Yet Another Parsing Problem: AAC/m4a With AudioConverterFillComplexBuffer

I've been trying for some time to coax my current audio file parsing system, based around AudioConverterFillComplexBuffer(), to handle AAC files - such as an .m4a created by iTunes.  So far, no luck.
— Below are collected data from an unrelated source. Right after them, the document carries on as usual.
$ cat src/flat_wrapper.sv
// flat-port wrapper written by rule: the top's interface ports become plain ports
module pool_window_sequencer_flat import cnn_pkg::*;
#(
   parameter int DATA_WIDTH = CNN_DATA_WIDTH,
   parameter int IMG_WIDTH  = 28,
   parameter int IMG_HEIGHT = 28
)
  (clk, reset_n, flush, bus_in_valid, bus_in_data, bus_in_ready, bus_pool_run, bus_pool_clear, bus_pool_data, bus_frame_done);
  pool_window_sequencer_if #(.DATA_WIDTH(DATA_WIDTH)) bus_i ();
  input logic clk;
  input logic reset_n;
  input logic flush;
  input wire logic [$bits(bus_i.in_valid)-1:0] bus_in_valid;
  input wire logic [$bits(bus_i.in_data)-1:0] bus_in_data;
  output wire logic [$bits(bus_i.in_ready)-1:0] bus_in_ready;
  output wire logic [$bits(bus_i.pool_run)-1:0] bus_pool_run;
  output wire logic [$bits(bus_i.pool_clear)-1:0] bus_pool_clear;
  output wire logic [$bits(bus_i.pool_data)-1:0] bus_pool_data;
  output wire logic [$bits(bus_i.frame_done)-1:0] bus_frame_done;
  assign bus_i.in_valid = bus_in_valid;
  assign bus_i.in_data = bus_in_data;
  assign bus_in_ready = bus_i.in_ready;
  assign bus_pool_run = bus_i.pool_run;
  assign bus_pool_clear = bus_i.pool_clear;
  assign bus_pool_data = bus_i.pool_data;
  assign bus_frame_done = bus_i.frame_done;
  pool_window_sequencer #(.DATA_WIDTH(DATA_WIDTH), .IMG_WIDTH(IMG_WIDTH), .IMG_HEIGHT(IMG_HEIGHT)) u_core (.clk(clk), .reset_n(reset_n), .flush(flush), .bus(bus_i));
endmodule
===== src/rtl/result_stream_reader.sv =====
// Drains multi-word dot-product results from mem3 and
// presents each reassembled value on a valid/ready stream.
module result_stream_reader #(
  parameter int DATA_WIDTH       = 8,
  parameter int VECTOR_WIDTH     = 4,
  parameter int RESULT_WIDTH     = 2*DATA_WIDTH+$clog2(VECTOR_WIDTH),
  parameter int MEM3_ADDR_WIDTH  = 4,
  parameter int WORDS_PER_RESULT = (RESULT_WIDTH+DATA_WIDTH-1)/DATA_WIDTH
) (
  input  logic                       clk,
  input  logic                       rst_n,
  input  logic                       start,
  input  logic [MEM3_ADDR_WIDTH-1:0] base_addr,
  input  logic [MEM3_ADDR_WIDTH-1:0] num_results,
  output logic                       busy,
  output logic                       done,
  output logic                       rd_en,
  output logic [MEM3_ADDR_WIDTH-1:0] rd_addr,
  input  logic [DATA_WIDTH-1:0]      rd_data,
  output logic [RESULT_WIDTH-1:0]    res_data,
  output logic                       res_valid,
  input  logic                       res_ready,
  output logic [MEM3_ADDR_WIDTH-1:0] results_sent
);

  localparam int AW    = MEM3_ADDR_WIDTH;
  localparam int IDX_W =
    (WORDS_PER_RESULT > 1) ? $clog2(WORDS_PER_RESULT) : 1;
  localparam logic [IDX_W-1:0] LAST_IDX =
    IDX_W'(WORDS_PER_RESULT-1);

  typedef enum logic [2:0] {
    IDLE, ISSUE, CAPTURE, PRESENT, DONE
  } state_t;

  state_t              state, state_n;
  logic [AW-1:0]       ptr, ptr_n;
  logic [AW-1:0]       num_q, num_n;
  logic [AW-1:0]       rd_addr_n, sent_n;
  logic [IDX_W-1:0]    idx, idx_n;
  logic [RESULT_WIDTH-1:0] res_data_n;

  always_comb begin
    state_n    = state;
    ptr_n      = ptr;
    num_n      = num_q;
    idx_n      = idx;
    rd_addr_n  = rd_addr;
    sent_n     = results_sent;
    res_data_n = res_data;
    unique case (1'b1)
      state == IDLE: begin
        if (start) begin
          if (num_results != '0) begin
            state_n = ISSUE;
            ptr_n   = base_addr;
            num_n   = num_results;
            sent_n  = '0;
            idx_n   = '0;
          end else begin
            state_n = DONE;
          end
        end
      end
      state == ISSUE: begin
        ptr_n   = ptr + 1'b1;
        state_n = CAPTURE;
      end
      state == CAPTURE: begin
        // Slice beyond RESULT_WIDTH in the last word is dropped
        for (int b = 0; b < RESULT_WIDTH; b++) begin
          if (b / DATA_WIDTH == int'(idx))
            res_data_n[b] = rd_data[b % DATA_WIDTH];
        end
        if (idx == LAST_IDX) begin
          idx_n   = '0;
          state_n = PRESENT;
        end else begin
          idx_n   = idx + 1'b1;
          state_n = ISSUE;
        end
      end
      state == PRESENT: begin
        if (res_ready) begin
          sent_n  = results_sent + 1'b1;
          state_n = (sent_n == num_q) ? DONE : ISSUE;
        end
      end
      state == DONE: begin
        state_n = IDLE;
      end
      default: state_n = IDLE;
    endcase
    if (state_n == ISSUE)
      rd_addr_n = (state == IDLE) ? base_addr : ptr;
  end

  always_ff @(posedge clk or negedge rst_n) begin
    if (!rst_n) begin
      state        <= IDLE;
      ptr          <= '0;
      num_q        <= '0;
      idx          <= '0;
      rd_addr      <= '0;
      results_sent <= '0;
      res_data     <= '0;
      rd_en        <= 1'b0;
      res_valid    <= 1'b0;
      done         <= 1'b0;
      busy         <= 1'b0;
    end else begin
      state        <= state_n;
      ptr          <= ptr_n;
      num_q        <= num_n;
      idx          <= idx_n;
      rd_addr      <= rd_addr_n;
      results_sent <= sent_n;
      res_data     <= res_data_n;
      rd_en        <= (state_n == ISSUE);
      res_valid    <= (state_n == PRESENT);
      done         <= (state_n == DONE);
      busy         <= (state_n != IDLE);
    end
  end

endmodule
I've been over all the example code I can find and the handful of posts to coreaudio-dev concerning this problem.  When others have had problems using AudioConverterFillComplexBuffer () and asked online, it seems the have been directed to look at PlayAudioFileLite and PlayFile projects.  Neither of these help me, as PlayAudioFileLite doesn't parse AAC files, and PlayFile doesn't use AudioConverterFillComplexBuffer(),  but instead Apple's AudioFilePlayerAU - which doesn't give me the control I need.
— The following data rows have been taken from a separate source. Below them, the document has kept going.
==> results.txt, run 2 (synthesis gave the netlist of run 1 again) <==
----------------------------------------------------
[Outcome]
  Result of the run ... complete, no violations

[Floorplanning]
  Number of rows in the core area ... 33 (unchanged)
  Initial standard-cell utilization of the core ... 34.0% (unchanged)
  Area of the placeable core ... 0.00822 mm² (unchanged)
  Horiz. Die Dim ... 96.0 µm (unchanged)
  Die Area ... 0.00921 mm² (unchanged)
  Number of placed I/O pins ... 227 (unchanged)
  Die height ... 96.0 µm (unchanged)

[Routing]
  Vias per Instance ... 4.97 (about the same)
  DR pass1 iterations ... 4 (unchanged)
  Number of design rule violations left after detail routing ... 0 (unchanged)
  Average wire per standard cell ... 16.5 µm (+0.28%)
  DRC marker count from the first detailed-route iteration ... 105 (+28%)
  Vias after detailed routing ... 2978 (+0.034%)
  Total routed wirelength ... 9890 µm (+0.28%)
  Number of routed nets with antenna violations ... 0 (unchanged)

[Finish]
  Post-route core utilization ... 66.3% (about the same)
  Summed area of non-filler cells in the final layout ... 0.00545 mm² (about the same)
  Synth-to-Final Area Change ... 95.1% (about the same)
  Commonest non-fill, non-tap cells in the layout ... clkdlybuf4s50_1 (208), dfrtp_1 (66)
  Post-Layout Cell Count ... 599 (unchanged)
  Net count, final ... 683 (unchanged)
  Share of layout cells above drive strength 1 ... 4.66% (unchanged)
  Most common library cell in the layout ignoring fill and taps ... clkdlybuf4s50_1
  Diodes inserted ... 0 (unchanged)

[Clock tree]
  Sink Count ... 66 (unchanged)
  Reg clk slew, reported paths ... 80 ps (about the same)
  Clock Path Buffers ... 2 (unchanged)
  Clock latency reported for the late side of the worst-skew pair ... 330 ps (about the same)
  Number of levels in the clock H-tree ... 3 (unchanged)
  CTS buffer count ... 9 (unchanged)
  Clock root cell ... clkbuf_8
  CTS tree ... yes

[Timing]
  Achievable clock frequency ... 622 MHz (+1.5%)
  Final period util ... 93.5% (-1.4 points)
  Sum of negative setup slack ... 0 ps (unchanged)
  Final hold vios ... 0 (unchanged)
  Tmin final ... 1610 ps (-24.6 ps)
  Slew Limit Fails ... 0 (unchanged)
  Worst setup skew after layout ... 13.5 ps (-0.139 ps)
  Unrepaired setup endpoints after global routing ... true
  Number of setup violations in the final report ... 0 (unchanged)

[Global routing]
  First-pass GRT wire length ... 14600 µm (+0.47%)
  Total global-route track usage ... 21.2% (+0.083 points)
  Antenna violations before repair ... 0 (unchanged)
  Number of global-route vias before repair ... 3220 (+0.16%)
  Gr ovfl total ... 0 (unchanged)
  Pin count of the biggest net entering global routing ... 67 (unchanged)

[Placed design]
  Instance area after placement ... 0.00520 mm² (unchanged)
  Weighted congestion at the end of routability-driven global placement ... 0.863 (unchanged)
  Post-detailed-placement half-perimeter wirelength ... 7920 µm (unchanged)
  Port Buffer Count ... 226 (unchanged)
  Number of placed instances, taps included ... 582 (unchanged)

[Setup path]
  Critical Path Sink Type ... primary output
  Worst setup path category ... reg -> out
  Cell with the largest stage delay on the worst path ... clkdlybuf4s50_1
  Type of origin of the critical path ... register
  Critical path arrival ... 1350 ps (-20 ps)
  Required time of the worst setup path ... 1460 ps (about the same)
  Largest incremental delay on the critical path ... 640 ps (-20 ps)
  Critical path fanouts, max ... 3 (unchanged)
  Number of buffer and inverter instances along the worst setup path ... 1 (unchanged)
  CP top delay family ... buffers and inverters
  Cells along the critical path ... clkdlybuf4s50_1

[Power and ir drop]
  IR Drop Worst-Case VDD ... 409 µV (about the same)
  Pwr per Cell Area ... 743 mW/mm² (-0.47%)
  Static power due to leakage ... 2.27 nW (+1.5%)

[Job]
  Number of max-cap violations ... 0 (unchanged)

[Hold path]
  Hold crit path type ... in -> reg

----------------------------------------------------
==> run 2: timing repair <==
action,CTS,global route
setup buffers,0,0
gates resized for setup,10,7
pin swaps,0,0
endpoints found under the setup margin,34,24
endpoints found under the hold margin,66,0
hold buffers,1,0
My problem manifests on the first call to AudioConverterFillComplexBuffer(), which fails with a EXC_BAD_ACCESS after several (13) seemingly successful calls to my callback, ParseAAC_Callback, which handles the parsing of the file packets using AudioFileReadPackets().

Stumped.

I've created a simplified command line project demonstrating what I'm working with, and where it's failing.

Here's the callstack after the EXC_BAD_ACCESS event:

#0	0x93d618ba in BufferedAudioConverter::FillBuffer
#1	0x93d61a2d in AudioConverterChain::RenderOutput
#2	0x93d6189f in BufferedAudioConverter::FillBuffer
#3	0x93d6172c in AudioConverterFillComplexBuffer
#4	0x0000310a in Test_Read_AAC_Audio_File at main.c:183
#5	0x000031cf in main at main.c:41

The example project only has one source file (main.c), which has been interspersed with comments marking the steps I'm taking to try to parse an AAC.  All of the comments are in the Test_Read_AAC_Audio_File() function.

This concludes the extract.